でも“他人の生命力を介して運用する”なんて、
桁違いに高度な技術が必要だと知った。
なのに、この人は、さらっとやっている。
「愛、ですよ」
エメラルドさんが、今度は私に視線を向けた。
「セリア様がヴェル様を救いたいという気持ち。
同様に、私は隣人を助けたい。
そう願って、懸命に取り組みました。
私のこれは、その成果です」
「愛……」
言葉は怖い。
けれど、その“行動”は本物だった。
あんなに恐ろしかったのに。
あんなに気味が悪かったのに。
……今は、この人のことを嫌いじゃない、かも。
そう思ってしまう自分が、さらに怖いです。
「貴方は悩んでおられますね?」
「えっ?」
「愛は有限ではありません。
幾数幾度、どれだけ注ごうと尽きぬのが愛です。
悩むのも愛、揺れるのも愛。
ふふっ、私は多夫一妻は反対ではありませんよ」
「多夫一妻……?」
意味を理解した瞬間、全身が熱くなりました。
頬だけじゃなく、耳も首も。
顔全部が燃えそうです。
「わっ、私はそんな!!」
叫びかけた、その時。
ヴェルさんが、ゆっくりと目を開きました。
「……セリア? ……えっ? 慈愛の緑!?」
声がかすれている。でも、生きている。
動けている。
良かった……!
「おはようございます、ヴェル様」
エメラルドさんが、にこりと微笑み――
そのまま、身を屈めました。
「……っ!?」
唇が、触れた。
ヴェルさんの口に。
キス。
「ちょっと! 何してるんですか!?」
反射で杖を突き出し、
私はエメラルドさんを押しのけました。
距離を取らせる。離す。とにかく離す!
「ふふふっ、対価はいただきました♡」
「ちょっ! はぁっ!? なんで!? えっ!?」
ヴェルさんが顔を赤くして騒ぐ。
私と同じくらい慌てふためいています。
……いや、私は別に慌てふためいてないです。
本当です。ただ、熱いだけです。顔が。
「ど、どういうことだ!?
どうなってんだ!? せ、セリア!?」
「ちょっと、ヴェルさんは黙っててください!!」
「あ……、えっと、はい……」
従順に黙るヴェルさん。
今はそれでいいです。
とにかく状況整理が必要です。
エメラルドさんはクスクス笑って、
私たちが来た道と反対側へ歩き出した。
そして、振り返りざまに、指で示す。
「こちらへ進めば入り口に戻ります。
私は入り口から来ましたから。
迷える子羊のために、と
タブレットも多く持ってますので……
これも、差し上げます」
そう言って、石板をコトリと床に置いた。
支給品と同じ形式。
しかも、複数持っていると言った……。
やっぱりこの人たち、規模が違う。
「ふふっ、セリア様。
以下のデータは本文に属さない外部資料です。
### src/rtl/core/gscc_pkg.sv
// ----------------------------------------------------------------------------
// gscc_pkg
// Shared types, codes and widths of the grid segment collision checker.
// ----------------------------------------------------------------------------
package gscc_pkg;

  localparam int ACT_W   = 2;
  localparam int IDX_W   = 3;
  localparam int DVD_W   = 64;
  localparam int DVS_W   = 34;
  localparam int SQ_IN_W = 68;
  localparam int ROOT_W  = 34;
  localparam int PT_W    = 40;
  localparam int K_W     = 64;
  localparam int ACC_W   = 66;
  localparam int FRAC_W  = 30;

  localparam logic [ACT_W-1:0] ACT_WRITE = 2'd0;
  localparam logic [ACT_W-1:0] ACT_POINT = 2'd1;
  localparam logic [ACT_W-1:0] ACT_SEG   = 2'd2;

  localparam logic [IDX_W-1:0] REG_ORIGIN_X    = 3'd0;
  localparam logic [IDX_W-1:0] REG_ORIGIN_Y    = 3'd1;
  localparam logic [IDX_W-1:0] REG_RESOLUTION  = 3'd2;
  localparam logic [IDX_W-1:0] REG_SIZE_X      = 3'd3;
  localparam logic [IDX_W-1:0] REG_SIZE_Y      = 3'd4;
  localparam logic [IDX_W-1:0] REG_MAP_PRESENT = 3'd5;

  localparam int OP_W = 5;
  localparam logic [OP_W-1:0] OP_NONE      = 5'd0;
  localparam logic [OP_W-1:0] OP_LOAD      = 5'd1;
  localparam logic [OP_W-1:0] OP_SQ_X      = 5'd2;
  localparam logic [OP_W-1:0] OP_SQ_Y      = 5'd3;
  localparam logic [OP_W-1:0] OP_SQRT_GO   = 5'd4;
  localparam logic [OP_W-1:0] OP_DIV_STEPS = 5'd5;
  localparam logic [OP_W-1:0] OP_STEPS     = 5'd6;
  localparam logic [OP_W-1:0] OP_DIV_UX    = 5'd7;
  localparam logic [OP_W-1:0] OP_UX        = 5'd8;
  localparam logic [OP_W-1:0] OP_DIV_UY    = 5'd9;
  localparam logic [OP_W-1:0] OP_UY        = 5'd10;
  localparam logic [OP_W-1:0] OP_MUL_KX    = 5'd11;
  localparam logic [OP_W-1:0] OP_MUL_KY    = 5'd12;
  localparam logic [OP_W-1:0] OP_SAMPLE    = 5'd13;
  localparam logic [OP_W-1:0] OP_POINT     = 5'd14;
  localparam logic [OP_W-1:0] OP_DIV_MX    = 5'd15;
  localparam logic [OP_W-1:0] OP_MX        = 5'd16;
  localparam logic [OP_W-1:0] OP_DIV_MY    = 5'd17;
  localparam logic [OP_W-1:0] OP_MY        = 5'd18;
  localparam logic [OP_W-1:0] OP_RD        = 5'd19;
  localparam logic [OP_W-1:0] OP_ADV       = 5'd20;
  localparam logic [OP_W-1:0] OP_RESULT    = 5'd21;

  typedef struct packed {
    logic [OP_W-1:0] op;
    logic            col;
  } cmd_t;

  typedef struct packed {
    logic [ACT_W-1:0] action;
    logic             map_on;
    logic             div_done;
    logic             sqrt_done;
    logic             short_seg;
    logic             more;
    logic             pt_bad;
    logic             nb_hit;
    logic             nb_last;
    logic             out_free;
  } stat_t;

endpackage
<file path="src/tpsrt_pkg.sv">
// Shared types and constants for the timed priority speed request table.
// Used by the top level and by the entry memory; depends on nothing.
`default_nettype none

package tpsrt_pkg;

    localparam int SPEED_W = 8;
    localparam int MIN_W   = 16;
    localparam int MS_W    = 32;

    localparam logic [SPEED_W-1:0] FALLBACK_RESET = 8'd42;
    localparam logic [MS_W-1:0]    MS_PER_MIN     = 32'd60000;

    localparam logic KIND_ADD  = 1'b0;
    localparam logic KIND_TICK = 1'b1;

    typedef struct packed {
        logic [MS_W-1:0]    rem_ms;
        logic [SPEED_W-1:0] speed;
    } t_entry;

    typedef enum logic [2:0] {
        S_IDLE   = 3'b001,
        S_SCAN   = 3'b010,
        S_FINISH = 3'b100
    } t_state;

endpackage

`default_nettype wire

</file>
<file path="src/tpsrt_mem.sv">
// Entry memory: speed and remaining time of each table slot.
// One write port, one read port with registered read data; uses tpsrt_pkg.
`default_nettype none

module tpsrt_mem #(
    parameter int DEPTH = 8,
    parameter int AW    = 3
) (
    input  wire                  i_clk,
    input  wire                  i_we,
    input  wire [AW-1:0]         i_waddr,
    input  tpsrt_pkg::t_entry    i_wdata,
    input  wire [AW-1:0]         i_raddr,
    output tpsrt_pkg::t_entry    o_rdata
);

    tpsrt_pkg::t_entry r_mem [DEPTH];

    always_ff @(posedge i_clk) begin
        if (i_we) begin
            r_mem[i_waddr] <= i_wdata;
        end
        o_rdata <= r_mem[i_raddr];
    end

endmodule

`default_nettype wire

</file>
<file path="src/timed_priority_speed_request_table.sv">
// Timed priority speed request table: top level with sequencer and output register.
// Depends on tpsrt_pkg and tpsrt_mem.
//
// Usage:
//   Input stream s_axis: tuser = kind (0 add, 1 tick); tdata = speed_value,
//   valid_minutes, clears_queue. Output stream m_axis: one word per input word
//   with accepted, current_speed and speed_changed.
//   Slot speeds and remaining times live in a one-port-read memory; live bits
//   are flip-flops. A tick or an add to a full table walks the memory once,
//   one entry per cycle, reading entry k while writing back entry k-1.
//   An add with zero duration or a free slot goes from accept straight to the
//   finish state and the output register; a tick or an add to a full table
//   first walks the memory. One item is in flight at a time; the next word is
//   taken the cycle after the result sits in the output register, so the block
//   cannot take a new word before it is through with the last one.
//   Reset empties the table at once (live bits clear), held speed 0, fallback
//   speed 42. No clearing pass is needed.
//   When the receiver stalls, the result waits in the output register and a
//   following item, once taken, holds its result until that register drains.
`default_nettype none

module timed_priority_speed_request_table #(
    parameter int QUEUE_DEPTH = 8,
    parameter int TICK_MS     = 100
) (
    input  wire         i_clk,
    input  wire         i_rst_n,
    input  wire         s_axis_tvalid,
    output logic        s_axis_tready,
    input  wire  [31:0] s_axis_tdata,   // speed_value[7:0], valid_minutes[23:8], clears_queue[24]
    input  wire  [0:0]  s_axis_tuser,   // kind[0]
    output logic        m_axis_tvalid,
    input  wire         m_axis_tready,
    output logic [15:0] m_axis_tdata    // accepted[0], current_speed[8:1], speed_changed[9]
);

    localparam int IW = (QUEUE_DEPTH > 1) ? $clog2(QUEUE_DEPTH) : 1;
    localparam int CW = $clog2(QUEUE_DEPTH + 1);
    localparam logic [CW-1:0] CNT_END = CW'(QUEUE_DEPTH);
    localparam logic [tpsrt_pkg::MS_W-1:0] TICK_V = tpsrt_pkg::MS_W'(TICK_MS);

    tpsrt_pkg::t_state r_state;
    logic [CW-1:0]     r_cnt;
    logic              r_dv;
    logic [IW-1:0]     r_didx;
    logic              r_kind;
    logic [7:0]        r_spd;
    logic [15:0]       r_minutes;
    logic              r_clr;
    logic              r_free_hit;
    logic [IW-1:0]     r_tgt;
    logic [7:0]        r_low;
    logic              r_any;
    logic [7:0]        r_best;
    logic [7:0]        r_held;
    logic [7:0]        r_fallback;
    logic              r_was_empty;
    logic [QUEUE_DEPTH-1:0] r_live;
    logic              r_out_valid;
    logic [15:0]       r_out_data;

    logic              w_accept;
    logic              w_go;
    logic              w_free_any;
    logic [IW-1:0]     w_free_idx;
    logic [31:0]       w_ms;
    logic [31:0]       w_rem_dec;
    logic              w_replace;
    logic              w_acc;
    logic [7:0]        n_held;
    logic              w_chg;
    logic              w_we;
    logic [IW-1:0]     w_waddr;
    tpsrt_pkg::t_entry w_wdata;
    tpsrt_pkg::t_entry w_rdata;

    assign s_axis_tready = (r_state == tpsrt_pkg::S_IDLE);
    assign w_accept      = s_axis_tvalid && s_axis_tready;
    assign w_go          = (r_state == tpsrt_pkg::S_FINISH) && (!r_out_valid || m_axis_tready);
    assign m_axis_tvalid = r_out_valid;
    assign m_axis_tdata  = r_out_data;

    always_comb begin
        w_free_any = 1'b0;
        w_free_idx = '0;
        for (int k = QUEUE_DEPTH - 1; k >= 0; k--) begin
            if (!r_live[k]) begin
                w_free_any = 1'b1;
                w_free_idx = IW'(k);
            end
        end
    end

    assign w_ms      = {16'd0, r_minutes} * tpsrt_pkg::MS_PER_MIN;
    assign w_rem_dec = (w_rdata.rem_ms > TICK_V) ? (w_rdata.rem_ms - TICK_V) : '0;
    assign w_replace = (r_minutes != '0) && (r_free_hit || (r_low < r_spd));

    always_comb begin
        n_held = r_held;
        w_acc  = 1'b0;
        if (r_kind == tpsrt_pkg::KIND_TICK) begin
            n_held = r_any ? r_best : r_fallback;
        end else begin
            w_acc = (r_minutes == '0) || w_replace;
        end
        w_chg = (n_held != r_held);
    end

    always_comb begin
        w_we    = 1'b0;
        w_waddr = r_didx;
        w_wdata.rem_ms = w_rem_dec;
        w_wdata.speed  = (w_rem_dec == '0) ? 8'd0 : w_rdata.speed;
        if ((r_state == tpsrt_pkg::S_SCAN) && r_dv &&
            (r_kind == tpsrt_pkg::KIND_TICK) && r_live[r_didx]) begin
            w_we = 1'b1;
        end else if (w_go && (r_kind == tpsrt_pkg::KIND_ADD) && w_replace) begin
            w_we           = 1'b1;
            w_waddr        = r_tgt;
            w_wdata.rem_ms = w_ms;
            w_wdata.speed  = r_spd;
        end
    end

    tpsrt_mem #(
        .DEPTH (QUEUE_DEPTH),
        .AW    (IW)
    ) u_mem (
        .i_clk   (i_clk),
        .i_we    (w_we),
        .i_waddr (w_waddr),
        .i_wdata (w_wdata),
        .i_raddr (r_cnt[IW-1:0]),
        .o_rdata (w_rdata)
    );

    always_ff @(posedge i_clk) begin
        if (!i_rst_n) begin
            r_state     <= tpsrt_pkg::S_IDLE;
            r_cnt       <= '0;
            r_dv        <= 1'b0;
            r_live      <= '0;
            r_held      <= '0;
            r_fallback  <= tpsrt_pkg::FALLBACK_RESET;
            r_was_empty <= 1'b1;
            r_out_valid <= 1'b0;
        end else begin
            if (w_go) begin
                r_out_valid <= 1'b1;
            end else if (m_axis_tready) begin
                r_out_valid <= 1'b0;
            end
            case (r_state)
                tpsrt_pkg::S_IDLE: begin
                    r_dv <= 1'b0;
                    if (w_accept) begin
                        r_kind     <= s_axis_tuser[0];
                        r_spd      <= s_axis_tdata[7:0];
                        r_minutes  <= s_axis_tdata[23:8];
                        r_clr      <= s_axis_tdata[24];
                        r_free_hit <= w_free_any;
                        r_tgt      <= w_free_idx;
                        r_cnt      <= '0;
                        r_any      <= 1'b0;
                        r_best     <= '0;
                        r_low      <= '0;
                        if (s_axis_tuser[0] == tpsrt_pkg::KIND_TICK ||
                            (s_axis_tdata[23:8] != '0 && !w_free_any)) begin
                            r_state <= tpsrt_pkg::S_SCAN;
                        end else begin
                            r_state <= tpsrt_pkg::S_FINISH;
                        end
                    end
                end
                tpsrt_pkg::S_SCAN: begin
                    r_dv   <= (r_cnt < CNT_END);
                    r_didx <= r_cnt[IW-1:0];
                    if (r_cnt != CNT_END) begin
                        r_cnt <= r_cnt + 1'b1;
                    end else begin
                        r_state <= tpsrt_pkg::S_FINISH;
                    end
                    if (r_dv) begin
                        if (r_kind == tpsrt_pkg::KIND_TICK) begin
                            if (r_live[r_didx]) begin
                                if (w_rem_dec == '0) begin
                                    r_live[r_didx] <= 1'b0;
                                end else begin
                                    r_any <= 1'b1;
                                    if (w_rdata.speed > r_best) begin
                                        r_best <= w_rdata.speed;
                                    end
                                end
                            end
                        end else if (r_didx == '0 || w_rdata.speed < r_low) begin
                            r_low <= w_rdata.speed;
                            r_tgt <= r_didx;
                        end
                    end
                end
                tpsrt_pkg::S_FINISH: begin
                    if (w_go) begin
                        r_out_data  <= {6'd0, w_chg, n_held, w_acc};
                        r_state     <= tpsrt_pkg::S_IDLE;
                        if (r_kind == tpsrt_pkg::KIND_TICK) begin
                            r_held <= n_held;
                            if (!r_any) begin
                                r_was_empty <= 1'b1;
                            end else if (r_was_empty) begin
                                r_was_empty <= 1'b0;
                                r_fallback  <= r_held;
                            end
                        end else if (r_minutes == '0) begin
                            r_fallback <= r_spd;
                            if (r_clr) begin
                                r_live <= '0;
                            end
                        end else if (w_replace) begin
                            r_live[r_tgt] <= 1'b1;
                        end
                    end
                end
                default: begin
                    r_dv    <= 1'b0;
                    r_state <= tpsrt_pkg::S_IDLE;
                end
            endcase
        end
    end

`ifndef SYNTH
    a_busy_after_accept: assert property (@(posedge i_clk) disable iff (!i_rst_n)
        w_accept |=> (r_state != tpsrt_pkg::S_IDLE))
        else $error("item accepted but sequencer stayed idle");

    a_cnt_in_range: assert property (@(posedge i_clk) disable iff (!i_rst_n)
        (r_state == tpsrt_pkg::S_SCAN) |-> (r_cnt <= CNT_END))
        else $error("scan counter past table depth");

    a_add_scan_full: assert property (@(posedge i_clk) disable iff (!i_rst_n)
        (r_state == tpsrt_pkg::S_SCAN && r_dv && r_kind == tpsrt_pkg::KIND_ADD) |-> (&r_live))
        else $error("replacement scan with a free slot");

    a_tick_not_accepted: assert property (@(posedge i_clk) disable iff (!i_rst_n)
        (r_out_valid && r_out_data[9]) |-> !r_out_data[0])
        else $error("result word flags both change and accept");
`endif

endmodule

`default_nettype wire

</file>
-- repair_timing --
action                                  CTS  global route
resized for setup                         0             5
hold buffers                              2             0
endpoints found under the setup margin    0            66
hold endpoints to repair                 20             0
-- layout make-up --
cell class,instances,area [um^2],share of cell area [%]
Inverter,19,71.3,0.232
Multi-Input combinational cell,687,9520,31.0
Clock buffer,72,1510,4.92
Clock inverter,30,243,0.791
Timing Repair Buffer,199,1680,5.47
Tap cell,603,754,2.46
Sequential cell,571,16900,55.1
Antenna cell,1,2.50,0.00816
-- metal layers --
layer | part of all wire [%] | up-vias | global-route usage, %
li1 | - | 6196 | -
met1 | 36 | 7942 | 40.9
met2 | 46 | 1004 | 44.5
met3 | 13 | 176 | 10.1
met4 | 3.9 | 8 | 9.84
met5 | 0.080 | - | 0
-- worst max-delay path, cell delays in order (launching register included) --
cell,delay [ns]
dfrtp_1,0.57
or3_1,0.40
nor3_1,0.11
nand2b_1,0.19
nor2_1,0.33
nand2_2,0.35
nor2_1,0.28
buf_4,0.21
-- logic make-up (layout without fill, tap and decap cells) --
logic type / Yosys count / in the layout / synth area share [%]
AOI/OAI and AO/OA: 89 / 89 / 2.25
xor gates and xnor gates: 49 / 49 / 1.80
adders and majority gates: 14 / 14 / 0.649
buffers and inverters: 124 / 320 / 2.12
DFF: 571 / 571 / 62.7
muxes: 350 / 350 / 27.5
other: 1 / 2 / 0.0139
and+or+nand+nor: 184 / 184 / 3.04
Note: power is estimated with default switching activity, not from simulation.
==> config.mk <==
export PLATFORM = sky130hd
export DESIGN_NAME = countdown_stopwatch_timer_core
export DESIGN_NICKNAME = d
export VERILOG_FILES = /design/src/ctstw_pkg.sv /design/src/ctstw_cfg.sv /design/src/ctstw_state.sv /design/src/ctstw_fmt.sv /design/src/countdown_stopwatch_timer_core.sv
export SDC_FILE = /design/constraint.sdc
export NUM_CORES = 2
export LEC_CHECK = 0
export ABC_CLOCK_PERIOD_IN_PS = 21500
export BUFFER_PORTS_ARGS = -buffer_cell sky130_fd_sc_hd__buf_4
export CORE_MARGIN = 1
export CORE_UTILIZATION = 65
export DETAILED_ROUTE_END_ITERATION = 6
export GPL_ROUTABILITY_DRIVEN = 1
export PLACE_DENSITY = 0.86
export SKIP_LAST_GASP = 1
export SLEW_MARGIN = 20
export SYNTH_ARGS = -nofsm -noshare
export SYNTH_HDL_FRONTEND = slang
export SYNTH_HIERARCHICAL = 1
export SYNTH_SLANG_ARGS = --single-unit
==> constraint.sdc <==
create_clock -name clk -period 21.5 [get_ports clk]
set_input_delay 5.375 -clock clk [delete_from_list [all_inputs] [get_ports clk]]
set_output_delay 5.375 -clock clk [all_outputs]
set_load 0.1 [all_outputs]
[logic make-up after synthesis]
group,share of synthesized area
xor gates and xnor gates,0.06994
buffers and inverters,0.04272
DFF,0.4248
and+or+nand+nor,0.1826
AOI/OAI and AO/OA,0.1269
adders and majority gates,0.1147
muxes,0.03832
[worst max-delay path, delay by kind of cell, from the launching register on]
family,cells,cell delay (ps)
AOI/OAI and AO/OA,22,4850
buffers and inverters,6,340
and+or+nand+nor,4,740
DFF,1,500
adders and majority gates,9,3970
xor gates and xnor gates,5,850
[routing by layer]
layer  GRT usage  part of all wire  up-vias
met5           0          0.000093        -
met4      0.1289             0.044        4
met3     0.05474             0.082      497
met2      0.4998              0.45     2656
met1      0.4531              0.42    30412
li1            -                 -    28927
--- src/hdl/ppau_pkg.sv ---
// shared constants, codes and types of the palette pixel alpha unpacker
package ppau_pkg;

  localparam int PALETTE_ENTRIES = 256;
  localparam int PAL_AW = (PALETTE_ENTRIES > 1) ? $clog2(PALETTE_ENTRIES) : 1;
  localparam int COLOR_W = 24;
  localparam int QUEUE_DEPTH = 2;
  localparam int OUT_DEPTH = 4;

  // item commands
  typedef enum logic {
    CMD_PAL_WRITE = 1'b0,
    CMD_PIXEL     = 1'b1
  } cmd_t;

  // alpha depth register codes
  localparam logic [3:0] ALPHA_NONE = 4'd0;
  localparam logic [3:0] ALPHA_1BIT = 4'd1;
  localparam logic [3:0] ALPHA_4BIT = 4'd4;
  localparam logic [3:0] ALPHA_8BIT = 4'd8;

  // one classified operation between front and back
  typedef struct packed {
    logic               pixel;
    logic [7:0]         addr;
    logic               in_range;
    logic [COLOR_W-1:0] color;
    logic [7:0]         alpha;
  } op_t;

endpackage

--- src/hdl/ppau_queue.sv ---
// short op queue that decouples the front end from the back end
module ppau_queue (
  input  logic           clk,
  input  logic           rst,
  input  logic           push_valid,
  input  ppau_pkg::op_t  push_op,
  output logic           push_ready,
  output logic           pop_valid,
  output ppau_pkg::op_t  pop_op,
  input  logic           pop_ready
);
  import ppau_pkg::*;

  localparam int PW = (QUEUE_DEPTH > 1) ? $clog2(QUEUE_DEPTH) : 1;
  localparam int CW = $clog2(QUEUE_DEPTH + 1);

  op_t           slots [QUEUE_DEPTH];
  logic [PW-1:0] wptr;
  logic [PW-1:0] rptr;
  logic [CW-1:0] count;
  logic          do_push;
  logic          do_pop;

  assign push_ready = (count != CW'(QUEUE_DEPTH));
  assign pop_valid  = (count != '0);
  assign pop_op     = slots[rptr];
  assign do_push    = push_valid && push_ready;
  assign do_pop     = pop_valid && pop_ready;

  always_ff @(posedge clk) begin
    if (do_push) begin
      slots[wptr] <= push_op;
    end
  end

  always_ff @(posedge clk) begin
    if (rst) begin
      wptr  <= '0;
      rptr  <= '0;
      count <= '0;
    end else begin
      if (do_push) begin
        wptr <= (wptr == PW'(QUEUE_DEPTH - 1)) ? '0 : wptr + PW'(1);
      end
      if (do_pop) begin
        rptr <= (rptr == PW'(QUEUE_DEPTH - 1)) ? '0 : rptr + PW'(1);
      end
      if (do_push && !do_pop) begin
        count <= count + CW'(1);
      end else if (do_pop && !do_push) begin
        count <= count - CW'(1);
      end
    end
  end

endmodule

--- config.mk ---
export PLATFORM = sky130hd
export DESIGN_NAME = ppau_queue
export DESIGN_NICKNAME = d
export VERILOG_FILES = /design/src/hdl/ppau_pkg.sv /design/src/hdl/ppau_queue.sv
export SDC_FILE = /design/constraint.sdc
export NUM_CORES = 1
export LEC_CHECK = 0
export ABC_CLOCK_PERIOD_IN_PS = 5700
export BUFFER_PORTS_ARGS = -buffer_cell sky130_fd_sc_hd__buf_2
export CAP_MARGIN = 15
export CORE_UTILIZATION = 40
export CTS_CLUSTER_SIZE = 30
export DETAILED_ROUTE_END_ITERATION = 16
export HOLD_SLACK_MARGIN = 0.1
export SLEW_MARGIN = 0
export SYNTH_ARGS = -nofsm -noshare
export SYNTH_HDL_FRONTEND = slang
export SYNTH_SLANG_ARGS = --single-unit
--- constraint.sdc ---
create_clock -name clk -period 5.7 [get_ports clk]
set_input_delay 0.57 -clock clk [delete_from_list [all_inputs] [get_ports clk]]
set_output_delay 0.57 -clock clk [all_outputs]
set_load 0.01 [all_outputs]
[Word level (Yosys, flattened, before mapping)]
Memory sizes are Yosys's and may differ from the RTL's. A register that Yosys moved wholly into a read port is not among the register bits.
Index checks and enable logic that the tools add are counted.
Storage, ports and cells
  memories kept: 1
  input port bits: 46
  RAM bits: 84
  flip-flop bits (word level): 4
Memory list
  slots: depth 2, width 42, rd ports 1, clocked after Yosys merged registers in 1, write ports 1, RTL line ppau_queue.sv:17  | op_t slots [QUEUE_DEPTH];
Operators by class
  mux-type cells: 8
  $add $sub $neg: 4
  equality and inequality tests: 1
  reduce and logical (&&, ||, !) cells: 8
Operator list (count)
  $mux W1: 6
  $logic_and A1 B1 Y1: 4
  $mux W2: 2
  $reduce_bool A2 Y1: 2
  $add A1 B1 Y1 const B: 2
  $add A2 B1 Y2 const B: 1
  $logic_not A1 Y1: 2
  $ne A2 B2 Y1 const B: 1
  $sub A2 B1 Y2 const B: 1

[Logic depth before layout (Yosys ltp)]
  word-level depth: 6
  depth in mapped cells: 6
  gate-level depth less buffers: 6

[Worst setup path before layout]
Ideal clock, no wire load.
  kind: reg-to-reg
  from: reg count[0]
  to: mem slots[1][0] (netlist bit), enable pin
  setup time: 0.404 ns
  cell stages (with the launch flop): 3
  setup slack: 3.599 ns
  arrival time: 1.697 ns
  data required time: 5.296 ns
  period minus slack after synthesis: 2.101 ns
  cells stage by stage: dfxtp_1 -> nand2b_1 -> and3_1
On the way
  cells in the longest elaborated chain, start to end: 4
Ends and longest elaborated chain
  from (decl): RTL line ppau_queue.sv:20  | logic [CW-1:0] count;
  from (signal assigned): RTL line ppau_queue.sv:49  | count <= count + CW'(1);
  from (signal assigned): RTL line ppau_queue.sv:51  | count <= count - CW'(1);
  $ne A2 B2 Y1: RTL line ppau_queue.sv:24  | assign push_ready = (count != CW'(QUEUE_DEPTH));
  via push_ready: RTL line ppau_queue.sv:7  | output logic push_ready,
  $logic_and A1 B1 Y1: RTL line ppau_queue.sv:27  | assign do_push = push_valid && push_ready;
  $mux W1: RTL line ppau_queue.sv:31  | if (do_push) begin
  $mux W1 (not written as such): RTL line ppau_queue.sv:32  | slots[wptr] <= push_op;
  to (decl): RTL line ppau_queue.sv:17
The timed path passes the listed nets, and every way through them passes these cells.
### config.mk
export PLATFORM = sky130hd
export DESIGN_NAME = ppau_front_flat
export DESIGN_NICKNAME = d
export VERILOG_FILES = /design/src/hdl/ppau_pkg.sv /design/src/hdl/ppau_ifs.sv /design/src/hdl/ppau_front.sv /design/src/flat_wrapper.sv
export SDC_FILE = /design/constraint.sdc
export NUM_CORES = 1
export LEC_CHECK = 0
export ABC_AREA = 1
export BUFFER_PORTS_ARGS = -buffer_cell sky130_fd_sc_hd__buf_2
export CORE_MARGIN = 5
export CORE_UTILIZATION = 35
export DETAILED_ROUTE_END_ITERATION = 8
export GPL_ROUTABILITY_DRIVEN = 0
export HOLD_SLACK_MARGIN = 0.05
export PLACE_DENSITY = 0.81
export RECOVER_POWER = 100
export SYNTH_ARGS = -nofsm -noshare
export SYNTH_HDL_FRONTEND = slang
export SYNTH_SLANG_ARGS = --single-unit
export TNS_END_PERCENT = 50
### constraint.sdc
create_clock -name clk -period 1.7 [get_ports clk]
set_input_delay 0 -clock clk [delete_from_list [all_inputs] [get_ports clk]]
set_output_delay 0 -clock clk [all_outputs]
set_load 0.03 [all_outputs]
### src/hdl/ppau_pkg.sv
// shared constants, codes and types of the palette pixel alpha unpacker
package ppau_pkg;

  localparam int PALETTE_ENTRIES = 256;
  localparam int PAL_AW = (PALETTE_ENTRIES > 1) ? $clog2(PALETTE_ENTRIES) : 1;
  localparam int COLOR_W = 24;
  localparam int QUEUE_DEPTH = 2;
  localparam int OUT_DEPTH = 4;

  // item commands
  typedef enum logic {
    CMD_PAL_WRITE = 1'b0,
    CMD_PIXEL     = 1'b1
  } cmd_t;

  // alpha depth register codes
  localparam logic [3:0] ALPHA_NONE = 4'd0;
  localparam logic [3:0] ALPHA_1BIT = 4'd1;
  localparam logic [3:0] ALPHA_4BIT = 4'd4;
  localparam logic [3:0] ALPHA_8BIT = 4'd8;

  // one classified operation between front and back
  typedef struct packed {
    logic               pixel;
    logic [7:0]         addr;
    logic               in_range;
    logic [COLOR_W-1:0] color;
    logic [7:0]         alpha;
  } op_t;

endpackage

### src/hdl/ppau_ifs.sv
// valid/ready channel interfaces for items, results and configuration
interface ppau_item_if;
  logic        valid;
  logic        ready;
  logic        command;
  logic [7:0]  palette_slot;
  logic [23:0] palette_color;
  logic [7:0]  pixel_index;
  logic [7:0]  alpha_byte;
  logic        level_start;

  modport source (output valid, command, palette_slot, palette_color, pixel_index,
                  alpha_byte, level_start, input ready);
  modport sink (input valid, command, palette_slot, palette_color, pixel_index,
                alpha_byte, level_start, output ready);
endinterface


interface ppau_cfg_if;
  logic       valid;
  logic       ready;
  logic [3:0] alpha_bits;

  modport source (output valid, alpha_bits, input ready);
  modport sink (input valid, alpha_bits, output ready);
endinterface
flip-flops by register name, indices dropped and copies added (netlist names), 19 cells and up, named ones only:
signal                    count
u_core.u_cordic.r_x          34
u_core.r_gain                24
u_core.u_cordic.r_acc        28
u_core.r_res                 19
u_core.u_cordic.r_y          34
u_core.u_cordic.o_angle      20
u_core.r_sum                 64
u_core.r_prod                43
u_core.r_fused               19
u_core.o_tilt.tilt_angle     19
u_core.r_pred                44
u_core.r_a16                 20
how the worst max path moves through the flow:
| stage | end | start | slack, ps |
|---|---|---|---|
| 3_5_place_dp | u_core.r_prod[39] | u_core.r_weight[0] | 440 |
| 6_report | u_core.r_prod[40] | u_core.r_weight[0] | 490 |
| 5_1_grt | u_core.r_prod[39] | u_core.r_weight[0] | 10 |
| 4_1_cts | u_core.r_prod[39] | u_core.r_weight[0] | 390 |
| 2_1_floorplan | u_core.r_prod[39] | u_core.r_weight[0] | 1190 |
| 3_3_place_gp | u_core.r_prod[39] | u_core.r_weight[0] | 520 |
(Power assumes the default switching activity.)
多く悩むことですよ。
私は愛のある貴方を愛してますから、
必然、応援をいたします。
そして、ヴェル様も。ごきげんよう♡」
それだけ言って、彼女は“消えた”。
消えたように見えただけで、
たぶん走ったのだと思います。
私の活性状態でも追い切れないくらい、速い。
法術の扱いも、体捌きも、
私よりずっと上手いのかもしれない。
私は深く息を吐いて、
ようやく背中の力を抜きました。
そして、振り返る。
ヴェルさん。
顔が真っ赤だった。
そして、ちょっと嬉しそう。
「せ、セリア。あのさ……」
「とにかく、今はタブレットを使って、
古代機巧陸亀の報告をしましょう?」
「あ、いや、でもさ!」
「ヴェルさん? 報 告 を し ま し ょ う?」
「は、はいっ!!」
……私、なんでこんなにムカついてるんだろう。
わかりません。
でも、ヴェルさんが無事でよかった。
それだけは、確かです。
こうして私とヴェルさんは、
石板にトータスの討伐情報。
そして、転移発生のことを書き込み、
仮設ギルドへ同期させました。
そして、もう戦えないだろうヴェルさんを連れ
エメラルドさんの示した入口までの道を、
辿ってみることにしたのでした。